> **Exercise brief**:
Your answer should be every line below that includes the word "started".

Materials provided START

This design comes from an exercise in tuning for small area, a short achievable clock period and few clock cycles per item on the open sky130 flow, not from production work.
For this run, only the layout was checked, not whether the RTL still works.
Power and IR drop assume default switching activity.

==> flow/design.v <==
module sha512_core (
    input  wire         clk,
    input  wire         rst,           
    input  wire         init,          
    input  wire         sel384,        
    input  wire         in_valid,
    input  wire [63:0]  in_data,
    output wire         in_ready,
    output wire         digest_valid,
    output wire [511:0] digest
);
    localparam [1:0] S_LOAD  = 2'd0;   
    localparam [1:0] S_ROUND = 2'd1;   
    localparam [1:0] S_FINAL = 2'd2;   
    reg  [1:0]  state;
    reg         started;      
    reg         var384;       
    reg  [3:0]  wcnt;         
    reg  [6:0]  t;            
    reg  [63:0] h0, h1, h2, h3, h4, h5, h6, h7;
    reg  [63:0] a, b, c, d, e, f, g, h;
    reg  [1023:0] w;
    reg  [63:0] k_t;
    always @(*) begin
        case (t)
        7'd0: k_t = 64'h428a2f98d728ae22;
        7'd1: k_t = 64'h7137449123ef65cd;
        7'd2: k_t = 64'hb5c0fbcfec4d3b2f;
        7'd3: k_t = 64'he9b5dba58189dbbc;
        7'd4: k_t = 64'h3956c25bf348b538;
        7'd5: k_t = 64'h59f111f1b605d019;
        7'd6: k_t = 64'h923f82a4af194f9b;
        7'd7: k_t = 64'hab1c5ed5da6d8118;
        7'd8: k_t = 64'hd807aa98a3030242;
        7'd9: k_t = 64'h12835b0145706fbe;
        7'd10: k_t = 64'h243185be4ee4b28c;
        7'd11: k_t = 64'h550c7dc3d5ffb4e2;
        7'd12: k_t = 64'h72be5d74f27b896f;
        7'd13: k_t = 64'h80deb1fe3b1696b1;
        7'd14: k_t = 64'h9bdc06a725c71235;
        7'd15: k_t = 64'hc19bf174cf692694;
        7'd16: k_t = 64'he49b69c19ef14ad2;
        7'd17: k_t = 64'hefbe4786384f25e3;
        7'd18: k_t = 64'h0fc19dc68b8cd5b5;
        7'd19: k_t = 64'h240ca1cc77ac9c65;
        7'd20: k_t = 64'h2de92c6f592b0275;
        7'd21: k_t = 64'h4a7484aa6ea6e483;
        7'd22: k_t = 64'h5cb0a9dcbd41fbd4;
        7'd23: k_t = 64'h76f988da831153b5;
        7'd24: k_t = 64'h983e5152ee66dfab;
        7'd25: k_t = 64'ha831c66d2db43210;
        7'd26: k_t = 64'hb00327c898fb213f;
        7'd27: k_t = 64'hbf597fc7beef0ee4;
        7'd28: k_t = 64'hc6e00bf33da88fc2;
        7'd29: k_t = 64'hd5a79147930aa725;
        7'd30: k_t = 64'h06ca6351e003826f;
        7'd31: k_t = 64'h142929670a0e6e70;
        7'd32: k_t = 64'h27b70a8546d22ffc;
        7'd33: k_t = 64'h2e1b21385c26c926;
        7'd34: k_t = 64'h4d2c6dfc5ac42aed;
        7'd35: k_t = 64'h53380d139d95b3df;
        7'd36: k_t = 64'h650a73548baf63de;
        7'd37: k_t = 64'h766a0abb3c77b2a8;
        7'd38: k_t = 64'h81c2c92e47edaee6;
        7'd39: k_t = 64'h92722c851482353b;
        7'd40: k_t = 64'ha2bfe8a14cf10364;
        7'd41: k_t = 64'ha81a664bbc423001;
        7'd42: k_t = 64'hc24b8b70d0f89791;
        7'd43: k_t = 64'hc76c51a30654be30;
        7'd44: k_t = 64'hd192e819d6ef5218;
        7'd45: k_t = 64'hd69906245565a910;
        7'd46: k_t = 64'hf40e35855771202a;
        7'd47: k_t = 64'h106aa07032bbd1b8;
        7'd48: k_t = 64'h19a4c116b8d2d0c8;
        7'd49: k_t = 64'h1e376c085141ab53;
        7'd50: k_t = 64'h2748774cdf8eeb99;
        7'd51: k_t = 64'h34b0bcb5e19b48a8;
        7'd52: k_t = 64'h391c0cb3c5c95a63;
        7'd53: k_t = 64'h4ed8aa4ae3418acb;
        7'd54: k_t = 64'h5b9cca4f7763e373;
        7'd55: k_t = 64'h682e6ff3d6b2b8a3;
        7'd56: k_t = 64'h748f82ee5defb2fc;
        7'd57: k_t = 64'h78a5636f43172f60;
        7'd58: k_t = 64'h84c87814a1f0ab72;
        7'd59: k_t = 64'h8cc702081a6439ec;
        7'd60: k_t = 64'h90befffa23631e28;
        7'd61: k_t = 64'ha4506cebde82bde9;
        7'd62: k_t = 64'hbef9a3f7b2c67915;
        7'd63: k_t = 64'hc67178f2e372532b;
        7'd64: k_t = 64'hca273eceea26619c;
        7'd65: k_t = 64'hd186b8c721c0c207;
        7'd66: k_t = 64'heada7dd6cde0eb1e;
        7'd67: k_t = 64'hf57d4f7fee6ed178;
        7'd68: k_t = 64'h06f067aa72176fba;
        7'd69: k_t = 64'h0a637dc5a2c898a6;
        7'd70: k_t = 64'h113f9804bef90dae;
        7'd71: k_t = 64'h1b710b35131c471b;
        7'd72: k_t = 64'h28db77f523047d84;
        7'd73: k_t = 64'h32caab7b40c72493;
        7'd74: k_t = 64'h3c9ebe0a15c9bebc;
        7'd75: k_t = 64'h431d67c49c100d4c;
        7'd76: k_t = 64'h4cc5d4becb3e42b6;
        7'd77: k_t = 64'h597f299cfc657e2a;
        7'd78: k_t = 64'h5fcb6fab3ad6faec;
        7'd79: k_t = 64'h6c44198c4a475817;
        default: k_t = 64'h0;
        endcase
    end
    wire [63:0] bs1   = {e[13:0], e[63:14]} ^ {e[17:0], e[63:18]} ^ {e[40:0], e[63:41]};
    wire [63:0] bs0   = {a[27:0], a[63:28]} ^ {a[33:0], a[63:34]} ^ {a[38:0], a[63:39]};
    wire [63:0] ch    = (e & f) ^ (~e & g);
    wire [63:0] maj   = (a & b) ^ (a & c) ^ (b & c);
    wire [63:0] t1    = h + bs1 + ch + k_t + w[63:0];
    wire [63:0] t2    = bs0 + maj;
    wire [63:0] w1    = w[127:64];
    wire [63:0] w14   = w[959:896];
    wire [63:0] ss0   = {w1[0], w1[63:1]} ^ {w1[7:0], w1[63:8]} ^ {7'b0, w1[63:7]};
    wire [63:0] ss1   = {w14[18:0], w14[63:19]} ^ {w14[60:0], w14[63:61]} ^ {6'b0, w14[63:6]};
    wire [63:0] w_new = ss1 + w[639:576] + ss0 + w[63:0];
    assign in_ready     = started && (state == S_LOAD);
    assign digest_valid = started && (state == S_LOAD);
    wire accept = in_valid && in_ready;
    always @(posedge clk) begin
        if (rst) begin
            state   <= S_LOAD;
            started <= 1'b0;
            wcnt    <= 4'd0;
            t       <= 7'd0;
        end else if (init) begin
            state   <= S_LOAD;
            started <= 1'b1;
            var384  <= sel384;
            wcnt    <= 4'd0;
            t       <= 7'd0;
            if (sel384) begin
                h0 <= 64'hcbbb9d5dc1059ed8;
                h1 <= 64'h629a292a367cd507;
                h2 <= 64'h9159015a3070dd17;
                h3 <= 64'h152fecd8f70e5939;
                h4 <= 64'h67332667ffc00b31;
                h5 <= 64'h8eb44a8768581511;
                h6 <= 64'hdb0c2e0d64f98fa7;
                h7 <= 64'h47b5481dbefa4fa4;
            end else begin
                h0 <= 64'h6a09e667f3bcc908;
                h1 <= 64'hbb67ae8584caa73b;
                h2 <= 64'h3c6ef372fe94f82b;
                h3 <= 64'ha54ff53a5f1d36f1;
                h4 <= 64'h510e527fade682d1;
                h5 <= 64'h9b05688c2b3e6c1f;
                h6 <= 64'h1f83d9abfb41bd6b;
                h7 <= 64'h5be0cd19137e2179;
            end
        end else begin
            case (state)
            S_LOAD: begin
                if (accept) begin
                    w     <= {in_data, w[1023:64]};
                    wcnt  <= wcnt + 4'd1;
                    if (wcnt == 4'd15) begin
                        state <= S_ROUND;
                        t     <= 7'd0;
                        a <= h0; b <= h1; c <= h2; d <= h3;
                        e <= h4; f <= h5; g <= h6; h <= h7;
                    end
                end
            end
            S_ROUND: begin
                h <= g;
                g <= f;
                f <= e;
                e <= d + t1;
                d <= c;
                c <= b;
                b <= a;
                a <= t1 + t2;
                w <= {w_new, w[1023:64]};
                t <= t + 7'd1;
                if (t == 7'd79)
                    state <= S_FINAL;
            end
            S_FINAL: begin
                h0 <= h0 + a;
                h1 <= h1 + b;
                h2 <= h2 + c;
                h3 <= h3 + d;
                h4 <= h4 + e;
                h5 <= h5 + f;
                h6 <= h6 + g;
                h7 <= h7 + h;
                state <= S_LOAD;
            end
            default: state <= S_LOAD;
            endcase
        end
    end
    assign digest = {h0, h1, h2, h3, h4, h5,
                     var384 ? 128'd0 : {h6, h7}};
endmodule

Materials provided END

> **Response box**:
    reg         started;      
    assign in_ready     = started && (state == S_LOAD);
    assign digest_valid = started && (state == S_LOAD);
            started <= 1'b0;
            started <= 1'b1;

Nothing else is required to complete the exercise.